Der Wert unserer Werte
Die konservative Wertedebatte zur Verschleierung der totalen Ökonomisierung

Die politische Instrumentalisierung des neunfachen Babymords in Brieskow-Finkenherd durch den brandenburgischen Innenminister Jörg Schönbohm (CDU) hat mit der Lebenswirklichkeit der straffällig gewordenen Mutter nichts zu tun. Wenn der brandenburgische CDU-Chef Schönbohm in einem Interview die schrecklichen Vorkommnisse damit erklären will, dass die von der SED erzwungene Proletarisierung Ostdeutschlands und die Zwangskollektivierung ländlicher Gegenden die Menschen östlich der Elbe ums Verantwortungsgefühl für ihr Eigentum gebracht habe und daher um die inneren Werte, so zeigt er nur, wie viele seiner CDU/CSU-Kollegen auch, dass er kein Analytiker sondern ein Demagoge ist.

Die „deutsche Leitkultur“ bestand eben nicht in den christlichen Werten von Nächstenliebe und Menschenwürde, sondern in der Ökonomisierung aller Lebensbereiche sowie im Um- oder besser Abbau des Sozialstaats. Die Wertedebatte – von Sonntagsreden von der Überlegenheit des christlichen Abendlandes oder der westlichen Zivilisation einmal abgesehen – beschränkte sich darauf, den Wert von niedrigeren Steuern und sinkenden Lohnnebenkosten zu beschwören. „Und während die Steuern sanken, kroch in den Schulen und Kindergärten der Schimmel die Wände hoch,“ (Heribert Prantl *) und der Schuldenberg – Zeitbombe künftiger Generationen – wuchs ins unermessliche (1,44 Billionen Euro).
Die gleichen Politiker, die Ausländer bei der Einbürgerung auf das Grundgesetz vereidigen wollen, haben längst vergessen, dass das Sozialstaatsgebot zu den Grundprinzipien des Grundgesetzes gehört; haben längst verdrängt, dass im Grundgesetz der Satz: „Eigentum verpflichtet“ steht.
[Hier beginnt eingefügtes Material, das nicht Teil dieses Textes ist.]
What follows belongs to an exercise in optimizing a design on an open flow for small area and a short achievable clock period; a production flow would make more cautious choices. Where RTL was checked, it was by simulation tests only, not by an equivalence proof against the original. Only the layout flow was run in runs 2 to 8; the RTL was not checked for function there. Power is estimated from default activity; no workload was simulated.

## flow/config.mk

```make
export PLATFORM = sky130hd
export DESIGN_NAME = wlfc_fx
export DESIGN_NICKNAME = wlfc_fx
export VERILOG_FILES = /design/flow/design.v
export SDC_FILE = /design/flow/constraint.sdc
export NUM_CORES = 4
export LEC_CHECK = 0
export CAP_MARGIN = 20
export CORE_MARGIN = 2
export CORE_UTILIZATION = 40
export SLEW_MARGIN = 20
```

## flow/constraint.sdc

```tcl
create_clock -name core_clock -period 5.5 [get_ports {clk}]
set_input_delay 1.1000 -clock core_clock [delete_from_list [all_inputs] [get_ports {clk}]]
set_output_delay 1.1000 -clock core_clock [all_outputs]
set_load 0.01 [all_outputs]
```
Diese Damen und Herren begreifen anscheinend nicht, dass Massenerwerbslosigkeit Massenwürdelosigkeit bedeutet. „Die Bürger einer Demokratie brauchen Ausbildung und Auskommen, sie brauchen eine leidlich gesicherte Existenz, sie müssen frei sein von Angst um ihre eigenen Lebensver-hältnisse“(Heribert Prantl *).
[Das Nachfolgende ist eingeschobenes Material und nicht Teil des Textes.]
This is an optimization exercise on Yosys and OpenROAD, whose aim is a short achievable clock period, not a production implementation. In this exercise RTL edits were held to simulation tests only and were not proved equivalent to the original. No activity file was given, so power comes from the tool's default toggle rates.

indigo:
==> flow/design.v (excerpt) <==
module ck16v (
    input  wire              clk,
    input  wire              rst,
    input  wire              tick,
    input  wire [31:0]       enc_pos,
    input  wire              dec_req,
    input  wire              frame_present,
    input  wire [95:0]       fb,
    output wire              dec_ack,
    output wire              result_valid,
    output wire [7:0]        result_code,
    input  wire              cal_req,
    output wire              cal_ack,
    output wire              speed_set_stb,
    output wire [7:0]        speed_set_id,
    output wire [7:0]        speed_set_pct,
    output wire [7:0]        speed_set_dir,
    output wire              angle_set_stb,
    output wire [15:0]       angle_set_angle,
    output wire [7:0]        angle_set_dir,
    output wire              horn_stb,
    output wire [16:0]       horn_ms,
    output wire              light_stb,
    output wire [1:0]        light_ch,
    output wire              light_on,
    input  wire [31:0]       enc_payload,
    input  wire [7:0]        enc_id,
    output wire [95:0]       enc_frame,
    output wire [15:0]       enc_ck,
    output wire              busy,
    output wire              calibrated,
    output wire [1:0]        ctl_state,
    output wire [2:0]        ctl_status,
    output wire [6:0]        act_duty,
    output wire              act_dir
);
    localparam [1:0] S_UNCAL = 2'd0, S_CALIB = 2'd1, S_READY = 2'd2, S_SEEK = 2'd3;
    localparam [1:0] SUB_SWEEP_MIN = 2'd0, SUB_SETTLE = 2'd1, SUB_SWEEP_MAX = 2'd2;
    localparam [1:0] SUB_SAMPLE    = 2'd0, SUB_DRIVE  = 2'd1, SUB_STOP      = 2'd2;
    localparam [2:0] ST_NONE = 3'd0, ST_CAL_OK = 3'd1, ST_SEEK_OK = 3'd2,
  ...
Size in the first run: ~7100 cells after synthesis, ~0.053 mm^2 of cells after synthesis.
clock: 65.0 ns
lec_check: 0
cap_margin: 30
core_margin: 2
core_utilization: 40
gpl_timing_driven: 1
slew_margin: 20
synth_hierarchical: 1
standard.sh (not shown) runs the stock make flow with config.mk's settings and CLKGATE_MAP_FILE= SYNTH_SCRIPT=/design/flow/synth_recipe.tcl, a recipe that flattens the netlist after the stock synthesis.
==> flow/flow/run.sh <==
#!/bin/bash
# The standard layout (standard.sh: ORFS synthesis, floorplan, power grid,
# placement, CTS and routing) with these changes:
#  * synthesis (hierarchical, as config.mk asks; flattened afterwards exactly as
#    synth_recipe.tcl does) maps full/half adders to the library's adder cells in
#    the top module only. The small combinational modules ck16v_dec* and
#    ck16v_enc* (checksum test and checksum) are left to ABC as plain gates, so
#    ABC maps their carry-save trees together with the logic that follows.
#    The synthesis script is synth_recipe.tcl with ORFS's synth.tcl replaced by a
#    copy whose extract_fa call selects the top module; registers are untouched.
#  * the setup repairs of the floorplan, CTS and global-route steps keep a margin
#    above the constrained slack, so they size and buffer the input-to-output
#    paths instead of stopping at the first met slack;
#  * cells may be resized across footprints (e.g. a port's delay buffer to a
#    strong buffer).
# Constraints (constraint.sdc) are untouched. Each tool's log stays under
# orfs/logs; make's own output goes to standard.log.
set -euo pipefail
W=$PWD
grep -q 'extract_fa {\*}\[dont_use_extract_fa_args\]$' "$FLOW_HOME/scripts/synth.tcl"
sed 's#^\(  *extract_fa {\*}\[dont_use_extract_fa_args\]\)$#\1 $::env(DESIGN_NAME)#' \
    "$FLOW_HOME/scripts/synth.tcl" > "$W/synth_topfa.tcl"
grep -q 'extract_fa {\*}\[dont_use_extract_fa_args\] \$::env(DESIGN_NAME)' "$W/synth_topfa.tcl"
grep -q 'source \$::env(SCRIPTS_DIR)/synth.tcl' synth_recipe.tcl
sed "s#source \$::env(SCRIPTS_DIR)/synth.tcl#source $W/synth_topfa.tcl#" synth_recipe.tcl > "$W/synth_recipe_topfa.tcl"
bash standard.sh SYNTH_SCRIPT="$W/synth_recipe_topfa.tcl" SETUP_SLACK_MARGIN=38 MATCH_CELL_FOOTPRINT=0 finish > standard.log 2>&1
[inputs] pepper vs indigo
diff --git a/flow/design.v b/flow/design.v
--- a/flow/design.v
+++ b/flow/design.v
@@ -65,31 +65,43 @@
     wire [7:0]  p3      = fb[55:48];
     assign cal_ack      = ~rst & idle & cal_req;
     assign dec_ack      = ~rst & idle & ~cal_req & dec_req;
     assign result_valid = dec_ack;
     wire angle_go;
     ck16v_dec u_dec_ctl (
         .dec_ack(dec_ack), .frame_present(frame_present), .fb(fb),
         .result_code(), .speed_set_stb(), .speed_set_id(), .speed_set_pct(),
         .speed_set_dir(), .angle_set_stb(angle_go), .angle_set_angle(),
         .angle_set_dir(), .horn_stb(), .horn_ms(), .light_stb(), .light_ch(),
         .light_on()
     );
-    ck16v_dec u_dec (
+    ck16v_dec u_dec_rc (
         .dec_ack(dec_ack), .frame_present(frame_present), .fb(fb),
-        .result_code(result_code),
-        .speed_set_stb(speed_set_stb), .speed_set_id(speed_set_id),
+        .result_code(result_code), .speed_set_stb(), .speed_set_id(),
+        .speed_set_pct(), .speed_set_dir(), .angle_set_stb(),
+        .angle_set_angle(), .angle_set_dir(), .horn_stb(), .horn_ms(),
+        .light_stb(), .light_ch(), .light_on()
+    );
+    ck16v_dec u_dec_ma (
+        .dec_ack(dec_ack), .frame_present(frame_present), .fb(fb),
+        .result_code(), .speed_set_stb(speed_set_stb), .speed_set_id(speed_set_id),
         .speed_set_pct(speed_set_pct), .speed_set_dir(speed_set_dir),
         .angle_set_stb(angle_set_stb), .angle_set_angle(angle_set_angle),
-        .angle_set_dir(angle_set_dir),
+        .angle_set_dir(angle_set_dir), .horn_stb(), .horn_ms(),
+        .light_stb(), .light_ch(), .light_on()
+    );
+    ck16v_dec u_dec_hl (
+        .dec_ack(dec_ack), .frame_present(frame_present), .fb(fb),
+        .result_code(), .speed_set_stb(), .speed_set_id(), .speed_set_pct(),
+        .speed_set_dir(), .angle_set_stb(), .angle_set_angle(), .angle_set_dir(),
         .horn_stb(horn_stb), .horn_ms(horn_ms),
         .light_stb(light_stb), .light_ch(light_ch), .light_on(light_on)
     );
     wire [29:0] qx = mag[31:2];
     wire [59:0] qprod = ({30'd0, qx} << 29) - ({30'd0, qx} << 27) - ({30'd0, qx} << 24)
                       - ({30'd0, qx} << 22) + ({30'd0, qx} << 17) - ({30'd0, qx} << 15)
                       - ({30'd0, qx} << 12) - ({30'd0, qx} << 10) + ({30'd0, qx} << 5)
                       - ({30'd0, qx} << 3) - {30'd0, qx};
     wire [24:0] q = qprod[58:34];
     wire [7:0]  r = mag[7:0] - ((q[7:0] << 7) + (q[7:0] << 5) + (q[7:0] << 4) + (q[7:0] << 2));
     wire [4:0] asel     = p2[7] ? 5'd0 : p1[4:0];     
     wire       use_plus = (p3 == 8'd1) ^ neg;
@@ -8626,27 +8638,36 @@
 );
     wire [10:0] sum_ck, sum_fr;
     ck16v_encsum u_ck (.enc_payload(enc_payload), .enc_id(enc_id), .enc_sum(sum_ck));
     ck16v_encsum u_fr (.enc_payload(enc_payload), .enc_id(enc_id), .enc_sum(sum_fr));
     assign enc_ck    = {5'd0, sum_ck};
     assign enc_frame = {16'h0D0A, 5'd0, sum_fr, 8'd1, enc_payload, enc_id, 16'hAA55};
 endmodule
 module ck16v_encsum (
     input  wire [31:0] enc_payload,
     input  wire [7:0]  enc_id,
     output wire [10:0] enc_sum
 );
-    assign enc_sum = {3'd0, enc_payload[7:0]} + {3'd0, enc_payload[15:8]}
-                   + {3'd0, enc_payload[23:16]} + {3'd0, enc_payload[31:24]}
-                   + {3'd0, enc_id} + 11'd1;
+    wire [10:0] e0 = {3'd0, enc_payload[7:0]},   e1 = {3'd0, enc_payload[15:8]},
+                e2 = {3'd0, enc_payload[23:16]}, e3 = {3'd0, enc_payload[31:24]},
+                e4 = {3'd0, enc_id};
+    wire [10:0] s1 = e0 ^ e1 ^ e2;
+    wire [10:0] c1 = {(e0[9:0] & e1[9:0]) | (e0[9:0] & e2[9:0]) | (e1[9:0] & e2[9:0]), 1'b1};
+    wire [10:0] s2 = e3 ^ e4;
+    wire [10:0] c2 = {e3[9:0] & e4[9:0], 1'b0};
+    wire [10:0] s3 = s1 ^ c1 ^ s2;
+    wire [10:0] c3 = {(s1[9:0] & c1[9:0]) | (s1[9:0] & s2[9:0]) | (c1[9:0] & s2[9:0]), 1'b0};
+    wire [10:0] ex = s3 ^ c3 ^ c2;
+    wire [10:0] ey = {(s3[9:0] & c3[9:0]) | (s3[9:0] & c2[9:0]) | (c3[9:0] & c2[9:0]), 1'b0};
+    assign enc_sum = ex + ey;
 endmodule
 module ck16v_dec (
     input  wire        dec_ack,
     input  wire        frame_present,
     input  wire [95:0] fb,
     output wire [7:0]  result_code,
     output wire        speed_set_stb,
     output wire [7:0]  speed_set_id,
     output wire [7:0]  speed_set_pct,
     output wire [7:0]  speed_set_dir,
     output wire        angle_set_stb,
     output wire [15:0] angle_set_angle,
Notes after the runs:
- pepper vs indigo: count of clock buffers in the final design up by a few percent
- met1 global-route usage, pepper and indigo, higher one = indigo.
- pepper ended up with a higher net switching power than indigo did.
- Delta (pepper minus indigo): worst setup slack after layout now sits higher, site row count now sits higher.
- Summary of pepper over indigo: die height went up, maximum vdd drop went up.

## static timing again, ports no longer ideal
In the flow no input, the clock included, has a driving cell. The finished layouts below were timed again as built, in two steps. Step 1 assumes that a clkbuf_16 drives the clock port and a buf_2 every other input. Step 2 times the ports against the registers' clock, not the clock port: input delays grow and output delays shrink by t, the midpoint of the rising clock arrivals with the driver on. Slacks: no drivers / after step 1 / after step 2; pairs: no drivers / after step 1.
run	t, ns	setup WS [ns]	cell pins on the clock port's net
indigo	0.611	35.850 / 35.790 / 35.790	1
pepper	0.607	35.917 / 35.868 / 35.868	1
After both steps every run listed still meets setup and hold. The setup slack of indigo, which loses most, moves by -0.060 ns with the drivers and by -0.060 ns with both steps.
Viele dieser „Christdemokraten“ sieht man Sonntags oder an Feiertagen in die Kirche gehen, „als politische Schausteller sozusagen, ihre Gebetsriemen breit und ihre Quasten groß zu machen‘ (Die Bibel, Neues Testament, Matthäus 23,5), aber gleichzeitig tiefe Einschnitte ins soziale Netz, die Kürzung der Sozialhilfe, die Absenkung der Lohnfortzahlung im Krankheitsfalle zu verlangen, ist ein richtiges Ärgernis“(Heiner Geißler **).
Den bundesdeutschen Konservativen fällt es immer schwerer mit den von ihnen gesetzlich formulierten kinderfeindlichen Strukturen in Arbeits- und Lebenswelt, mit ihrem Festhalten am Recht des Stärkeren, mit ihrer Verharmlosung von Korruption, Bestechung und Parteispendenskandalen auf den Schultern, den Wählern noch von inneren Werten, Verantwortung und Gemeinwohl oder gar von christlicher Nächstenliebe zu predigen.
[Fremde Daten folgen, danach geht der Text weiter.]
What follows belongs to an exercise in optimizing a design on an open flow for small area, a short achievable clock period and few clock cycles; a production flow would make more cautious choices.
The RTL was checked by simulation tests, not by an equivalence proof against the original design.
Power figures rest on the tool's default switching activity, not on a simulated workload.

[flow/design.v]
module hist_norm (
    input  wire        clk,
    input  wire        rst,           
    input  wire        start,         
    output wire        busy,
    output wire        done,          
    output reg  [7:0]  err_code,      
    output reg  [8:0]  err_info,      
    output reg  [8:0]  alpha,         
    output reg  [7:0]  imax_o,        
    output reg         fallback,      
    output wire        raw_rd,
    output wire [8:0]  raw_addr,
    input  wire [31:0] raw_rdata,
    output wire        f_rd,
    output wire [7:0]  f_raddr,
    input  wire [11:0] f_rdata,
    output wire        f_we,
    output wire [7:0]  f_waddr,
    output wire [11:0] f_wdata
);
    localparam LOG2M = 11;
    localparam [20:0] M = 21'd1 << LOG2M;
    localparam [3:0] S_IDLE    = 4'd0,
                     S_P1      = 4'd1,
                     S_P1_LAST = 4'd2,
                     S_CHECK   = 4'd3,
                     S_P2_RD   = 4'd4,
                     S_P2_LD   = 4'd5,
                     S_P2_DIV  = 4'd6,
                     S_P2_WR   = 4'd7,
                     S_FIX     = 4'd8,
                     S_FB_SCAN = 4'd9,
                     S_FB_LAST = 4'd10,
                     S_FB_WR   = 4'd11,
                     S_DONE    = 4'd12;
    reg [3:0]  state;
    reg [8:0]  cnt;           
    reg        p1_vld;        
    reg [8:0]  p1_idx;
    reg [40:0] total;
    reg [8:0]  hi;
    reg [31:0] maxv;
    reg [8:0]  imax;
    reg [7:0]  sym;
    reg        czero;
    reg [44:0] rem;           
    reg [52:0] dsh;           
    reg [3:0]  qbit;
    reg [11:0] q;
    reg [19:0] fsum;
    reg [11:0] fimax;
    reg [19:0] ndec;          
    reg [7:0]  scan;
    reg        fb_vld;
    reg [7:0]  fb_idx;
    reg [11:0] fbmax;
    reg [7:0]  fbk;
    wire [11:0] f_val = czero ? 12'd0 : ((q == 12'd0) ? 12'd1 : q);
    wire signed [21:0] resid  = $signed({1'b0, M}) - $signed({2'b00, fsum});
    wire signed [21:0] fixed  = $signed({10'd0, fimax}) + resid;
    wire        fix_ok = (fixed >= 22'sd1);
    wire [52:0] rem_ext = {8'd0, rem};
    wire        q_take  = rem_ext >= dsh;
    assign busy = (state != S_IDLE) && (state != S_DONE);
    assign done = (state == S_DONE);
    assign raw_rd   = (state == S_P1) || (state == S_P2_RD);
    assign raw_addr = (state == S_P1) ? cnt : {1'b0, sym};
    assign f_rd    = (state == S_FB_SCAN);
    assign f_raddr = scan;
    assign f_we    = (state == S_P2_WR) || ((state == S_FIX) && fix_ok) || (state == S_FB_WR);
    assign f_waddr = (state == S_P2_WR) ? sym : (state == S_FIX) ? imax[7:0] : fbk;
    assign f_wdata = (state == S_P2_WR) ? f_val :
                     (state == S_FIX)   ? fixed[11:0] : (fbmax - 12'd1);
    always @(posedge clk) begin
        if (rst) begin
            state  <= S_IDLE;
            p1_vld <= 1'b0;
            fb_vld <= 1'b0;
        end else begin
            p1_vld <= (state == S_P1);
            p1_idx <= cnt;
            if (p1_vld) begin
                total <= total + {9'd0, raw_rdata};
                if (raw_rdata != 32'd0)
                    hi <= p1_idx;
                if (raw_rdata > maxv) begin
                    maxv <= raw_rdata;
                    imax <= p1_idx;
                end
            end
            fb_vld <= (state == S_FB_SCAN);
            fb_idx <= scan;
            if (fb_vld && (f_rdata > fbmax)) begin
                fbmax <= f_rdata;
                fbk   <= fb_idx;
            end
            case (state)
            S_IDLE, S_DONE: begin
                if (start) begin
                    cnt   <= 9'd0;
                    total <= 41'd0;
                    hi    <= 9'd0;
                    maxv  <= 32'd0;
                    imax  <= 9'd0;
                    state <= S_P1;
                end else begin
                    state <= S_IDLE;
                end
            end
            S_P1: begin
                cnt <= cnt + 9'd1;
                if (cnt == 9'd511)
                    state <= S_P1_LAST;
            end
            S_P1_LAST: state <= S_CHECK;    
            S_CHECK: begin
                if (total == 41'd0) begin
                    err_code <= 8'h05;
                    err_info <= 9'd0;
                    state    <= S_DONE;
                end else if (hi[8]) begin
                    err_code <= 8'h06;
                    err_info <= hi;
                    state    <= S_DONE;
                end else begin
                    sym   <= 8'd0;
                    fsum  <= 20'd0;
                    state <= S_P2_RD;
                end
            end
            S_P2_RD: state <= S_P2_LD;
            S_P2_LD: begin
                czero <= (raw_rdata == 32'd0);
                rem   <= {1'b0, raw_rdata, 12'd0} + {4'd0, total};
                dsh   <= {total, 12'd0};           
                qbit  <= 4'd11;
                q     <= 12'd0;
                state <= (raw_rdata == 32'd0) ? S_P2_WR : S_P2_DIV;
            end
            S_P2_DIV: begin
                if (q_take) begin
                    rem     <= rem - dsh[44:0];
                    q[qbit] <= 1'b1;
                end
                dsh  <= dsh >> 1;
                qbit <= qbit - 4'd1;
                if (qbit == 4'd0)
                    state <= S_P2_WR;
            end
            S_P2_WR: begin
                fsum <= fsum + {8'd0, f_val};
                if ({1'b0, sym} == imax)
                    fimax <= f_val;
                sym <= sym + 8'd1;
                state <= (sym == 8'd255) ? S_FIX : S_P2_RD;
            end
            S_FIX: begin
                err_code <= 8'h00;
                err_info <= 9'd0;
                alpha    <= hi + 9'd1;
                imax_o   <= imax[7:0];
                if (fix_ok) begin
                    fallback <= 1'b0;
                    state    <= S_DONE;
                end else begin
                    fallback <= 1'b1;
                    ndec     <= fsum - M[19:0];
                    scan     <= 8'd0;
                    fbmax    <= 12'd0;
                    state    <= S_FB_SCAN;
                end
            end
            S_FB_SCAN: begin
                scan <= scan + 8'd1;
                if (scan == 8'd255)
                    state <= S_FB_LAST;
            end
            S_FB_LAST: state <= S_FB_WR;
            S_FB_WR: begin
                ndec  <= ndec - 20'd1;
                scan  <= 8'd0;
                fbmax <= 12'd0;
                state <= (ndec == 20'd1) ? S_DONE : S_FB_SCAN;
            end
            default: state <= S_IDLE;
            endcase
        end
    end
endmodule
Vielleicht begreifen sie oder zumindest die Kräfte, die sie ins Politrennen schicken, irgendwann einmal, dass man den Dax nicht streicheln und einen Wirtschaftsstandort nicht lieben kann. Der Mensch aber braucht andere Menschen wie das täglich Brot. Doch den Menschen, seine Würde und seine Bedürfnisse haben diese „Macher“ längst auf dem Altar des Götzen Geld geopfert.

Klaus Körner

 

Zum Weiterlesen:

* Heribert Prantl: »Kein schöner Land. Die Zersörung der sozialen Gerechtigkeit«
ISBN: 342.627.36.32
Der Autor ist sozial- und innenpolitischer Redakteur der Süddeutschen Zeitung.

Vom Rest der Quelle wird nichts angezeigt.